Years lost now, Marty. We’re the old men.
Your down payment all but locked, my salary
shimmying upward. New friends, Django for
us both. Different cities. Streets diverge.

But horn players still storm hot wind each June
where you are. Chameleon in your car.
Me? Sidewinder at work. Down in the tunnels,
rhythmic circle bumping blue. You’d love it.

Note: Written in March 2013; revised slightly.

“Why does this car look like a dark bedroom
in college?” yowls the denim man
clad in boots, a cowboy in the rain.
His gal, a fishnet prize, raises a finger
to shush his lips, aching of gin and pizza.
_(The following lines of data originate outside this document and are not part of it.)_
===== src/rtl/tile_pkg.sv =====
// Shared definitions for the tile read sequencer.
//   SIZE   : default number of tile-buffer lanes
//   AW     : default per-lane read address width
//   DATA_W : width of one tile-buffer read word
//   state_t: sequencer FSM states
package tile_pkg;
  localparam int SIZE   = 8;
  localparam int AW     = 10;
  localparam int DATA_W = 128;

  typedef enum logic [1:0] {IDLE, RUN, DRAIN} state_t;
endpackage


===== src/rtl/tile_lane_skew.sv =====
// One lane of the systolic read skew. Lane LANE reads row (t - LANE) when
// that row lies inside the tile, so each lane trails its neighbour by one
// issue slot.
//   clock, reset_n : clock, synchronous active-low reset
//   issue          : an issue slot happens this cycle (not paused)
//   t              : issue counter for this slot
//   base, len      : tile base row address and row count
//   enb, addr      : registered read enable / address for this lane
//   lane_valid     : enb delayed one cycle (read data valid)
module tile_lane_skew #(
  parameter int AW   = 10,
  parameter int TW   = 12,
  parameter int LANE = 0
) (
  input  logic          clock,
  input  logic          reset_n,
  input  logic          issue,
  input  logic [TW-1:0] t,
  input  logic [AW-1:0] base,
  input  logic [AW:0]   len,
  output logic          enb,
  output logic [AW-1:0] addr,
  output logic          lane_valid
);

  logic [TW-1:0] off;
  logic          hit;

  // off only means something when t >= LANE; hit gates on that first
  assign off = t - TW'(LANE);
  assign hit = issue && (t >= TW'(LANE)) && (off < TW'(len));

  always_ff @(posedge clock) begin
    if (!reset_n) begin
      enb        <= 1'b0;
      addr       <= '0;
      lane_valid <= 1'b0;
    end else begin
      enb        <= hit;
      lane_valid <= enb;
      // address holds while the lane is idle or paused
      if (hit) addr <= base + off[AW-1:0];
    end
  end

endmodule


===== src/rtl/tile_read_sequencer.sv =====
// Tile read sequencer: on an accepted start, issues L+SIZE-1 non-paused slots
// to SIZE tile-buffer lanes with a one-slot skew per lane, then drains one
// cycle with a done pulse.
//   clock, reset_n        : clock, synchronous active-low reset
//   start                 : read one tile (sampled in IDLE only)
//   base_addr, length     : tile base row and row count (latched on start)
//   pause                 : back-pressure, freezes issue
//   enb, addrb            : per-lane read enable / packed addresses
//   lane_valid            : per-lane read data valid (enb delayed 1)
//   busy, done            : in RUN/DRAIN, one-cycle completion pulse
module tile_read_sequencer
  import tile_pkg::*;
#(
  parameter int SIZE = tile_pkg::SIZE,
  parameter int AW   = tile_pkg::AW
) (
  input  logic                 clock,
  input  logic                 reset_n,
  input  logic                 start,
  input  logic [AW-1:0]        base_addr,
  input  logic [AW:0]          length,
  input  logic                 pause,
  output logic [SIZE-1:0]      enb,
  output logic [SIZE*AW-1:0]   addrb,
  output logic [SIZE-1:0]      lane_valid,
  output logic                 busy,
  output logic                 done
);

  // counter must reach L+SIZE-1 with L up to 2^AW
  localparam int TW = AW + 2 + $clog2(SIZE);

  state_t                   state, state_nx;
  logic [TW-1:0]            t, t_nx, t_cur, t_end;
  logic [AW-1:0]            base_q, base_cur;
  logic [AW:0]              len_q, len_cur;
  logic                     accept, issue, done_nx;
  logic [SIZE-1:0][AW-1:0]  addr_q;

  // t has reached L+SIZE-1 once the last slot (t = L+SIZE-2) is issued
  assign t_end = TW'(len_q) + TW'(SIZE) - TW'(1);

  always_comb begin
    state_nx = state;
    t_cur    = t;
    base_cur = base_q;
    len_cur  = len_q;
    accept   = 1'b0;
    issue    = 1'b0;
    done_nx  = 1'b0;
    case (state)
      IDLE: begin
        // done high here means a zero-length tile just finished; a start in
        // that cycle is ignored
        if (start && !done) begin
          if (length == '0) begin
            done_nx = 1'b1;
          end else begin
            // slot t=0 is issued on the accepting edge so enb[0] rises in
            // the very next cycle; the lanes see the live inputs
            accept   = 1'b1;
            t_cur    = '0;
            base_cur = base_addr;
            len_cur  = length;
            issue    = !pause;
            state_nx = RUN;
          end
        end
      end
      RUN: begin
        if (t == t_end) begin
          state_nx = DRAIN;
          done_nx  = 1'b1;
        end else begin
          issue = !pause;
        end
      end
      DRAIN:   state_nx = IDLE;
      default: state_nx = IDLE;
    endcase
    t_nx = (state_nx == IDLE) ? '0 : t_cur + TW'(issue);
  end

  always_ff @(posedge clock) begin
    if (!reset_n) begin
      state  <= IDLE;
      t      <= '0;
      base_q <= '0;
      len_q  <= '0;
      busy   <= 1'b0;
      done   <= 1'b0;
    end else begin
      state <= state_nx;
      t     <= t_nx;
      if (accept) begin
        base_q <= base_addr;
        len_q  <= length;
      end
      busy <= (state_nx != IDLE);
      done <= done_nx;
    end
  end

  for (genvar k = 0; k < SIZE; k++) begin : g_lane
    tile_lane_skew #(.AW(AW), .TW(TW), .LANE(k)) u_lane (
      .clock      (clock),
      .reset_n    (reset_n),
      .issue      (issue),
      .t          (t_cur),
      .base       (base_cur),
      .len        (len_cur),
      .enb        (enb[k]),
      .addr       (addr_q[k]),
      .lane_valid (lane_valid[k])
    );
  end

  assign addrb = addr_q;

endmodule


===== config.mk =====
export PLATFORM = sky130hd
export DESIGN_NAME = tile_read_sequencer
export DESIGN_NICKNAME = d
export VERILOG_FILES = /design/src/rtl/tile_pkg.sv /design/src/rtl/tile_lane_skew.sv /design/src/rtl/tile_read_sequencer.sv
export SDC_FILE = /design/constraint.sdc
export NUM_CORES = 1
export LEC_CHECK = 0
export BUFFER_PORTS_ARGS = -buffer_cell sky130_fd_sc_hd__buf_2
export CORE_ASPECT_RATIO = 2
export CORE_UTILIZATION = 62
export CTS_BUF_LIST = sky130_fd_sc_hd__clkbuf_8
export DETAILED_ROUTE_END_ITERATION = 7
export GPL_TIMING_DRIVEN = 0
export HOLD_SLACK_MARGIN = 0.12
export PLACE_DENSITY = 0.95
export SETUP_SLACK_MARGIN = 0.15
export SLEW_MARGIN = 10
export SYNTH_ARGS = -nofsm -noshare
export SYNTH_HDL_FRONTEND = slang
export SYNTH_SLANG_ARGS = --single-unit

===== constraint.sdc =====
create_clock -name clock -period 7.5 [get_ports clock]
set_input_delay 1.5 -clock clock [delete_from_list [all_inputs] [get_ports clock]]
set_output_delay 1.5 -clock clock [all_outputs]
set_load 0.01 [all_outputs]

==> impl_metrics.xml <==
<?xml version="1.0" encoding="UTF-8"?>
<metrics>
  <group name="grt">
    <metric name="grt_pass1_wl" unit="mm">71.6</metric>
    <metric name="globalRouteTotalUtil" unit="">0.513</metric>
    <metric name="antenna_found_initial" unit="">0</metric>
    <metric name="grt_pass1_vias" unit="">12500</metric>
    <metric name="pin_count_of_the_biggest_net_entering_global_routing" unit="">17</metric>
    <metric name="gr_ovfl_total" unit="">0</metric>
  </group>
  <group name="routing">
    <metric name="post_detailed_routing_wire_length" unit="mm">48.3</metric>
    <metric name="routedWlPerCell" unit="um">26.6</metric>
    <metric name="drc_errors" unit="">14</metric>
    <metric name="drt_first_iter_violations" unit="">1136</metric>
    <metric name="routed_via_density" unit="">6.81</metric>
    <metric name="via_count" unit="">12300</metric>
    <metric name="postRouteAntennaNets" unit="">0</metric>
    <metric name="drt-pass1-iter-count" unit="">8</metric>
  </group>
  <group name="power">
    <metric name="total_switching_power" unit="mW">0.760</metric>
    <metric name="share_of_power_burned_in_the_clock_network" unit="">0.317</metric>
    <metric name="vdd_drop_max" unit="mV">0.147</metric>
    <metric name="comb_power_share" unit="">0.307</metric>
    <metric name="sequential_cell_fraction_of_total_power" unit="">0.376</metric>
    <metric name="intPower" unit="mW">1.22</metric>
    <metric name="swShare" unit="">0.383</metric>
    <metric name="leakage" unit="nW">5.87</metric>
    <metric name="power_density_over_cell_area" unit="mW/mm2">154</metric>
  </group>
  <group name="sta">
    <metric name="layout_worst_path_cycle_share" unit="">0.984</metric>
    <metric name="final_period_minus_worst_setup_slack" unit="ns">7.38</metric>
    <metric name="maxClockFrequency" unit="GHz">0.136</metric>
    <metric name="clock-skew-final" unit="ns">0.0202</metric>
    <metric name="worst-slew-pin-transition" unit="ns">1.15</metric>
    <metric name="hold_viol_final" unit="">0</metric>
    <metric name="rsz0062_at_grt" unit="">no</metric>
    <metric name="timing_max_transition_violations_final" unit="">0</metric>
    <metric name="setup_violations" unit="">0</metric>
    <metric name="relSlewSlack" unit="">0.229</metric>
  </group>
  <group name="synth">
    <metric name="syn-cell-area" unit="mm2">0.0114</metric>
    <metric name="compound_cell_area_share_of_the_yosys_netlist" unit="">0.180</metric>
    <metric name="synth_area_per_cell" unit="um2">7.92</metric>
    <metric name="synth_edf_count" unit="">0</metric>
    <metric name="yosysWarnings" unit="">0</metric>
    <metric name="post_synthesis_mux_area_share" unit="">0.0624</metric>
    <metric name="ys_types" unit="">76</metric>
    <metric name="postSynthRegisterBits" unit="">136</metric>
    <metric name="ys_seq_area_frac" unit="">0.239</metric>
    <metric name="post_synthesis_share_of_cell_area_spent_on_xor_and_xnor_gates" unit="">0.0969</metric>
    <metric name="synth_simple_gate_area_share" unit="">0.214</metric>
    <metric name="synth_top_family_by_area" unit="">simple AND/OR/NAND/NOR gates</metric>
    <metric name="mappedNetlistNets" unit="">1599</metric>
    <metric name="main_flop_type_after_synthesis" unit="">sky130_fd_sc_hd__dfxtp_1</metric>
    <metric name="asyncSetResetFlopFracSynth" unit="">0</metric>
    <metric name="syn-instance-count" unit="">1438</metric>
    <metric name="synth_adder_area_share" unit="">0.154</metric>
  </group>
  <group name="floorplan">
    <metric name="initial_core_util" unit="">0.638</metric>
    <metric name="rows" unit="">69</metric>
    <metric name="die_height" unit="um">194</metric>
    <metric name="fp.coreArea" unit="mm2">0.0179</metric>
    <metric name="ios" unit="">123</metric>
    <metric name="die_area" unit="mm2">0.0190</metric>
    <metric name="fp.dieW" unit="um">97.9</metric>
  </group>
  <group name="layout">
    <metric name="seqCellArea" unit="mm2">0.00272</metric>
    <metric name="n_fill_cell" unit="">1402</metric>
    <metric name="layout_commonest_cell" unit="">sky130_fd_sc_hd__nand2_1</metric>
    <metric name="num_antenna_cells" unit="">0</metric>
    <metric name="drive_gt1_frac" unit="">0.150</metric>
    <metric name="layout.cells.most_common_list" unit="">sky130_fd_sc_hd__nand2_1, sky130_fd_sc_hd__nor2_1, sky130_fd_sc_hd__dfxtp_1, sky130_fd_sc_hd__buf_2, sky130_fd_sc_hd__ha_1</metric>
    <metric name="syn2layout_area_growth" unit="%">12.8</metric>
    <metric name="finish.instance_area" unit="mm2">0.0129</metric>
    <metric name="final_cell_count_no_fill" unit="">1813</metric>
    <metric name="finish.net_count" unit="">1749</metric>
    <metric name="multi_input_area" unit="mm2">0.00816</metric>
  </group>
  <group name="worst_setup_path">
    <metric name="critPathCaptureType" unit="">register</metric>
    <metric name="critical_path.max_fanout" unit="">10</metric>
    <metric name="worst_path_largest_cell_delay" unit="ns">0.74</metric>
    <metric name="worst_ep_arrival_time" unit="ns">7.76</metric>
    <metric name="reg2reg_slack" unit="ns">0.85</metric>
    <metric name="cp_cell_sequence" unit="">buf_2 -&gt; or4_1 -&gt; o31ai_4 -&gt; buf_6 -&gt; buf_4 -&gt; buf_4 -&gt; clkbuf_4 -&gt; clkbuf_1 -&gt; buf_1 -&gt; nand3_1 -&gt; ha_1 -&gt; nand4_1 -&gt; nor2_1 -&gt; a211oi_1 -&gt; o2111a_1 -&gt; o211ai_1 -&gt; nor4_4 -&gt; buf_2 -&gt; mux2i_1 -&gt; nor2_1</metric>
    <metric name="start_kind" unit="">input port</metric>
    <metric name="cp.required" unit="ns">7.88</metric>
    <metric name="cpMaxStageDelayCell" unit="">sky130_fd_sc_hd__clkbuf_1</metric>
    <metric name="worst-setup-path-type" unit="">input port to register</metric>
  </group>
  <group name="min_path">
    <metric name="holdCritPathClass" unit="">register to register</metric>
  </group>
  <group name="clock_tree">
    <metric name="clock_tree.htree_level_count" unit="">4</metric>
    <metric name="hold_buffers" unit="">0</metric>
    <metric name="tritoncts.num_buffers" unit="">17</metric>
    <metric name="cts-root-to-sink-buffers" unit="">2</metric>
    <metric name="cts_root_buf" unit="">sky130_fd_sc_hd__clkbuf_8</metric>
    <metric name="clk_transition_reported_paths" unit="ns">0.09</metric>
    <metric name="clk-insertion-delay-late" unit="ns">0.52</metric>
    <metric name="clkSinkCount" unit="">136</metric>
    <metric name="clock_tree_from_tritoncts" unit="">yes</metric>
  </group>
  <group name="placed_design">
    <metric name="dpl.cell_count" unit="">1779</metric>
    <metric name="io_buffers" unit="">121</metric>
    <metric name="placement.cell_area" unit="mm2">0.0124</metric>
    <metric name="place_congestion" unit="">1.08</metric>
    <metric name="dp_hpwl" unit="mm">36.3</metric>
  </group>
  <group name="outcome">
    <metric name="failed_checks" unit="">DRC</metric>
    <metric name="status" unit="">finished with violations</metric>
  </group>
  <group name="job">
    <metric name="cap_viol_max_count" unit="">0</metric>
  </group>
</metrics>
==> stage by stage <==
step | hold slack, ns | TNS, ns | util | total power, mW | worst slack [ns]
floorplan | 0.436 | 0 | - | 1.15 | 0.604
global placement | 0.443 | -72.01 | 0.686 | 1.29 | -2.06
detailed placement | 0.448 | -53.00 | 0.692 | 1.33 | -2.09
CTS | 0.462 | 0 | 0.717 | 1.93 | 0.167
global route | 0.488 | 0 | 0.719 | 2.04 | 0.159
finish | 0.461 | 0 | 0.719 | 1.99 | 0.122
==> worst max-delay path: cells and delay by family <==
family | cells | cell delay, ns
adder cells (fa/ha/maj) | 1 | 0.35
multiplexers | 1 | 0.24
AO/OA/AOI/OAI | 4 | 0.99
buffers and inverters | 8 | 2.98
AND/OR/NAND/NOR | 6 | 1.66
==> synthesized netlist by cell type, drive strengths merged (9+ instances only) <==
| cell | number | share of area |
|---|---|---|
| mux2i | 71 | 0.062 |
| and2 | 21 | 0.012 |
| or3 | 12 | 0.0066 |
| nand3 | 41 | 0.018 |
| o21ai | 67 | 0.029 |
| a21o | 29 | 0.019 |
| nor2 | 165 | 0.054 |
| xor2 | 40 | 0.031 |
| o21a | 9 | 0.0059 |
| nor3 | 30 | 0.013 |
| dfxtp | 136 | 0.24 |
| nor4 | 10 | 0.0094 |
| o211ai | 9 | 0.0064 |
| inv | 41 | 0.014 |
| and3 | 10 | 0.0055 |
| clkbuf | 49 | 0.016 |
| a21oi | 85 | 0.038 |
| ha | 132 | 0.14 |
| buf | 45 | 0.024 |
| xnor2 | 86 | 0.066 |
| nand4 | 23 | 0.013 |
| a211oi | 19 | 0.014 |
| nand2 | 172 | 0.057 |
==> cell families after synthesis <==
kind of cell    Yosys count
buf+inv                 135
xor+xnor                126
compound gates          310
flops                   136
fa+ha+maj               138
mux                      71
simple gates            522
==> final timing paths <==
path / start / to / cells after the start
worst max-delay path: length[0] / g_lane[5].u_lane.addr[6]$_SDFFE_PN0P_ / 20
worst max register to register: done$_SDFF_PN0_ / g_lane[0].u_lane.addr[9]$_SDFFE_PN0P_ / 17
worst min-delay path: g_lane[2].u_lane.addr[5]$_SDFFE_PN0P_ / g_lane[2].u_lane.addr[5]$_SDFFE_PN0P_ / 2
worst min register to register: g_lane[2].u_lane.addr[5]$_SDFFE_PN0P_ / g_lane[2].u_lane.addr[5]$_SDFFE_PN0P_ / 2
==> flip-flops by register name, indices dropped and copies added (netlist names) <==
signal	cells
g_lane.u_lane.addr	80
t	15
busy	1
g_lane.u_lane.lane_valid	8
g_lane.u_lane.enb	8
done	1
base_q	10
len_q	11
state	2
==> power groups by stage <==
stage | sequential, mW | clock [mW] | combinational (mW)
after CTS | 0.745 | 0.611 | 0.578
after global placement | 0.761 | 0 | 0.534
final | 0.745 | 0.630 | 0.610
after floorplan | 0.761 | 0 | 0.385
after detailed placement | 0.762 | 0 | 0.566
after global routing | 0.746 | 0.647 | 0.645
==> repair_timing <==
action / 4_1_cts / 5_1_grt
endpoints found under the setup margin: 49 / 23
gates resized for setup: 20 / 6
endpoints found under the hold margin: 0 / 0
pin swaps: 2 / 1
buffers inserted: 1 / 2
==> area by class of cell <==
cell class	count	share of cell area
multi-input combinational	1167	0.635
sequential	136	0.212
timing repair buffer	131	0.0544
buffer	94	0.0371
tap	213	0.0207
clock buffer	17	0.0182
inverter	41	0.0120
clock inverter	14	0.0108
==> routing by layer <==
metal | wire (um) | vias to the layer above | GRT usage
met5 | 0 | - | 0
met4 | 6000 | 0 | 0.538
met3 | 4570 | 392 | 0.150
met2 | 22800 | 855 | 0.851
met1 | 14900 | 5677 | 0.482
li1 | - | 5416 | -
No activity file was read; power rests on OpenSTA's default activity.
He’s right. The F train’s bulbs have gone in spots.
A shadow umbrella keeps the rider dry
from peeking too close at dimples,
moles and hair sprouts. It’s Reagan Hall
dorm 224 again — without the blondes
that made it fun. Without the contraband
in drawers. Without the half-moon window view
that once allowed a gaze to trees
in traffic circles and snow.

Midnight and crushed rain upon your coat
are all you own. Recall the fierce catches
in tavern smoke, the vinegar, the scrapes.
It’s all stretched miles from here,
gone like a dust of snow by morning.

You scan all faces always for a sliver
of remembrance, a flame to light your
memory halls. Your neck bounces as steel
rail hits sharp like dangling ice
and the morning seems a promise, for once.
Drink the moment deep as memory.
Swig from now and swallow with a chase.